To my dismay, Louisiana has chosen to omit Spero’s feminist works from that decade, such as the fourteen panels in the series ‘The Torture of Women’ (1973), which according to the catalogue were included in the original exhibition. These works grew out of the formal inventions of Codex Artaud, as well as out of Spero’s increasing involvement with the women’s movement and her role as a founding member of New York’s first female-separatist gallery, AIR (Artists-in-Residence) in 1972.

Instead, the presentation continues with Spero’s work from the 1980s and 90s when she became deeply preoccupied with historical images of dancing women and female goddesses. On the outside of a screening room built for the exhibition, the series ‘Black and Red III’ (1994) has been installed as long friezes covering the construction from floor to ceiling. The work consists of colour-saturated stencils depicting an all-female cast beaming with power and poise. With their archaic design, these powerful and vibrant friezes are meant to provoke a way of seeing that is less indoctrinated by the patriarchal and bourgeois values of modern society. Unfortunately, without Spero’s earlier renderings of the violence against women, these pictures risk coming across as frivolous and all-too timely attempts at ‘female empowerment.’

Generally speaking, it seems to me that the activist culture of the 1970s is often presented in a one-dimensional way, centring on how political forces ran rampant at the expense of art. There might be some truth to this, but it isn’t the whole story; the conservative backlash of the 1980s is not a fact of nature. Nevertheless, art that expresses political solidarity while being subtle and profound is routinely marginalised in contemporary discourse. I don’t know if such mechanisms are in play here; I can only note that Louisiana doesn’t do much to counter the stereotype, despite being handed an obvious opportunity.

Nancy Spero, Ballade von der ’Judenhure’ Marie Sanders, 1991.
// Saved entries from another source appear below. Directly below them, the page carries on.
===== src/rtl/tinyalu_pkg.sv =====
// Shared types and limits for the TinyALU responder and its benches.
package tinyalu_pkg;

    typedef enum logic [2:0] {
        no_op  = 3'd0,
        add_op = 3'd1,
        and_op = 3'd2,
        xor_op = 3'd3,
        mul_op = 3'd4,
        rst_op = 3'd7
    } op_type;

    typedef enum logic [1:0] {
        ST_IDLE = 2'd0,
        ST_EXEC = 2'd1,
        ST_DONE = 2'd2,
        ST_HOLD = 2'd3
    } state_t;

    localparam int MUL_LATENCY_MIN = 2;
    localparam int MUL_LATENCY_MAX = 8;

    // True for opcodes that launch an operation; no_op, rst_op and the
    // unused encodings 5/6 do not.
    function automatic logic is_exec_op(input logic [2:0] code);
        logic hit;
        hit = 1'b0;
        case (code)
            3'(add_op), 3'(and_op), 3'(xor_op), 3'(mul_op): hit = 1'b1;
            default: hit = 1'b0;
        endcase
        return hit;
    endfunction

endpackage


===== src/rtl/tinyalu_mul_pipe.sv =====
// Registered 8x8 multiplier whose valid flag trails the product register
// through a (LATENCY-1)-deep shift register. clr drops any op in flight.
module tinyalu_mul_pipe
    import tinyalu_pkg::*;
#(
    parameter int LATENCY = 3
) (
    input  logic        clk,
    input  logic        reset,
    input  logic        clr,
    input  logic        in_valid,
    input  logic [7:0]  a,
    input  logic [7:0]  b,
    output logic        out_valid,
    output logic [15:0] product
);

    localparam int DEPTH = LATENCY - 1;

    logic [15:0]      prod_q, prod_d;
    logic [DEPTH-1:0] vld_q, vld_d;

    // Product capture and valid shift, both killed by clr.
    always_comb begin
        prod_d = prod_q;
        vld_d  = '0;
        if (in_valid && !clr) begin
            prod_d = 16'(a) * 16'(b);
        end
        vld_d[0] = in_valid && !clr;
        for (int i = 1; i < DEPTH; i++) begin
            vld_d[i] = vld_q[i-1] && !clr;
        end
    end

    // Pipeline registers.
    always_ff @(posedge clk or posedge reset) begin
        if (reset) begin
            prod_q <= '0;
            vld_q  <= '0;
        end else begin
            prod_q <= prod_d;
            vld_q  <= vld_d;
        end
    end

    assign out_valid = vld_q[DEPTH-1];
    assign product   = prod_q;

endmodule


===== src/rtl/tinyalu_responder.sv =====
// TinyALU start/done responder: one-cycle add/and/xor, multi-cycle mul.
//
// state | meaning
// IDLE  | waiting for start with an executable opcode
// EXEC  | operands captured, counting down to completion
// DONE  | done pulse cycle, result just registered
// HOLD  | initiator still holding start, wait for it to drop
module tinyalu_responder
    import tinyalu_pkg::*;
#(
    parameter int MUL_LATENCY = 3
) (
    input  logic        clk,
    input  logic        reset,
    input  logic [7:0]  A,
    input  logic [7:0]  B,
    input  logic [2:0]  op,
    input  logic        start,
    output logic        done,
    output logic [15:0] result,
    output logic        busy
);

    state_t      state_q, state_d;
    logic [3:0]  cnt_q, cnt_d;
    logic [7:0]  a_q, a_d, b_q, b_d;
    op_type      op_q, op_d;
    logic [15:0] result_q, result_d;
    logic        done_q, done_d;
    logic        busy_q, busy_d;

    logic        mul_start, mul_clr, mul_valid;
    logic [15:0] mul_product;
    logic [15:0] exec_result;

    tinyalu_mul_pipe #(.LATENCY(MUL_LATENCY)) u_mul_pipe (
        .clk       (clk),
        .reset     (reset),
        .clr       (mul_clr),
        .in_valid  (mul_start),
        .a         (a_q),
        .b         (b_q),
        .out_valid (mul_valid),
        .product   (mul_product)
    );

    // Result of the captured operation, zero-extended to 16 bits.
    always_comb begin
        exec_result = '0;
        case (op_q)
            add_op:  exec_result = 16'(a_q) + 16'(b_q);
            and_op:  exec_result = {8'h00, a_q & b_q};
            xor_op:  exec_result = {8'h00, a_q ^ b_q};
            mul_op:  exec_result = mul_product;
            default: exec_result = '0;
        endcase
    end

    // Next-state, capture and output logic. The mul pipe is launched on the
    // first EXEC cycle (counter still at its load value) so its valid output
    // lines up with the counter reaching zero.
    always_comb begin
        state_d   = state_q;
        cnt_d     = cnt_q;
        a_d       = a_q;
        b_d       = b_q;
        op_d      = op_q;
        result_d  = result_q;
        done_d    = 1'b0;
        mul_start = 1'b0;
        mul_clr   = 1'b0;
        case (state_q)
            ST_IDLE: begin
                if (start) begin
                    if (is_exec_op(op)) begin
                        a_d     = A;
                        b_d     = B;
                        op_d    = op_type'(op);
                        cnt_d   = (op == 3'(mul_op)) ? 4'(MUL_LATENCY - 1) : 4'd0;
                        state_d = ST_EXEC;
                    end else if (op == 3'(rst_op)) begin
                        result_d = '0;
                    end
                end
            end
            ST_EXEC: begin
                mul_start = (op_q == mul_op) && (cnt_q == 4'(MUL_LATENCY - 1));
                if (!start) begin
                    mul_clr = 1'b1;
                    state_d = ST_IDLE;
                end else begin
                    if (cnt_q != 4'd0) begin
                        cnt_d = cnt_q - 4'd1;
                    end
                    if ((op_q == mul_op) ? mul_valid : (cnt_q == 4'd0)) begin
                        result_d = exec_result;
                        done_d   = 1'b1;
                        state_d  = ST_DONE;
                    end
                end
            end
            ST_DONE: begin
                state_d = start ? ST_HOLD : ST_IDLE;
            end
            ST_HOLD: begin
                if (!start) begin
                    state_d = ST_IDLE;
                end
            end
            default: state_d = ST_IDLE;
        endcase
        busy_d = (state_d != ST_IDLE);
    end

    // State and datapath registers.
    always_ff @(posedge clk or posedge reset) begin
        if (reset) begin
            state_q  <= ST_IDLE;
            cnt_q    <= '0;
            a_q      <= '0;
            b_q      <= '0;
            op_q     <= no_op;
            result_q <= '0;
            done_q   <= 1'b0;
            busy_q   <= 1'b0;
        end else begin
            state_q  <= state_d;
            cnt_q    <= cnt_d;
            a_q      <= a_d;
            b_q      <= b_d;
            op_q     <= op_d;
            result_q <= result_d;
            done_q   <= done_d;
            busy_q   <= busy_d;
        end
    end

    assign done   = done_q;
    assign result = result_q;
    assign busy   = busy_q;

endmodule


===== config.mk =====
export PLATFORM = sky130hd
export DESIGN_NAME = tinyalu_responder
export DESIGN_NICKNAME = d
export VERILOG_FILES = /design/src/rtl/tinyalu_pkg.sv /design/src/rtl/tinyalu_mul_pipe.sv /design/src/rtl/tinyalu_responder.sv
export SDC_FILE = /design/constraint.sdc
export NUM_CORES = 1
export LEC_CHECK = 0
export ABC_CLOCK_PERIOD_IN_PS = 10200
export BUFFER_PORTS_ARGS = -buffer_cell sky130_fd_sc_hd__buf_2
export CAP_MARGIN = 25
export CORE_UTILIZATION = 60
export DETAILED_ROUTE_END_ITERATION = 12
export PLACE_DENSITY_LB_ADDON = 0.15
export SYNTH_ARGS = -nofsm -noshare
export SYNTH_HDL_FRONTEND = slang
export SYNTH_HIERARCHICAL = 1
export SYNTH_SLANG_ARGS = --single-unit

===== constraint.sdc =====
create_clock -name clk -period 10.2 [get_ports clk]
set_input_delay 0 -clock clk [delete_from_list [all_inputs] [get_ports clk]]
set_output_delay 0 -clock clk [all_outputs]
set_load 0.005 [all_outputs]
Spero’s depictions of men’s violence against women are represented by a few later works displayed in a smaller adjacent room. This is quite astonishing, considering that she most surely was one of the first artists in history to tackle this subject in a systematic and pervasive way. The advantage of the secluded placement, however, is that it is possible to consider the works in peace and quiet. Which is necessary, as these are works in which the torture and execution of women – real historical women such as Masha Bruskina and Marie Sanders (whose tragic death is portrayed by Bertolt Brecht in his poem ‘Ballade von der “Judenhure”’) – are set against mythological and contemporary instances of women’s oppression rendered in texts partly, I think, inspired by wall posters during the Cultural Revolution in China.  

The result is exceptionally dense, juxtaposing different variant readings and documents through collage and layered colour prints which at times seem dangerously close to collapsing under their own historical and material weight. If this reflects Spero’s experience in making them, then it must have been emotionally and intellectually exhausting. I imagine she couldn’t work in any other way, which is arguably what makes her such a significant artist. Unfortunately, those who can make it to Louisiana won’t experience a retrospective that truly accounts for the complexity of her work. Spero was not a product of the anti-war movement, as this exhibition might suggest, but of a continuous struggle between a political and feminist ethos, on the one hand, and a humanist tradition in the visual arts, on the other.

Installation view from Nancy Spero Acts of Rebellion at Louisiana Museum of Modern Art, Humlebaek.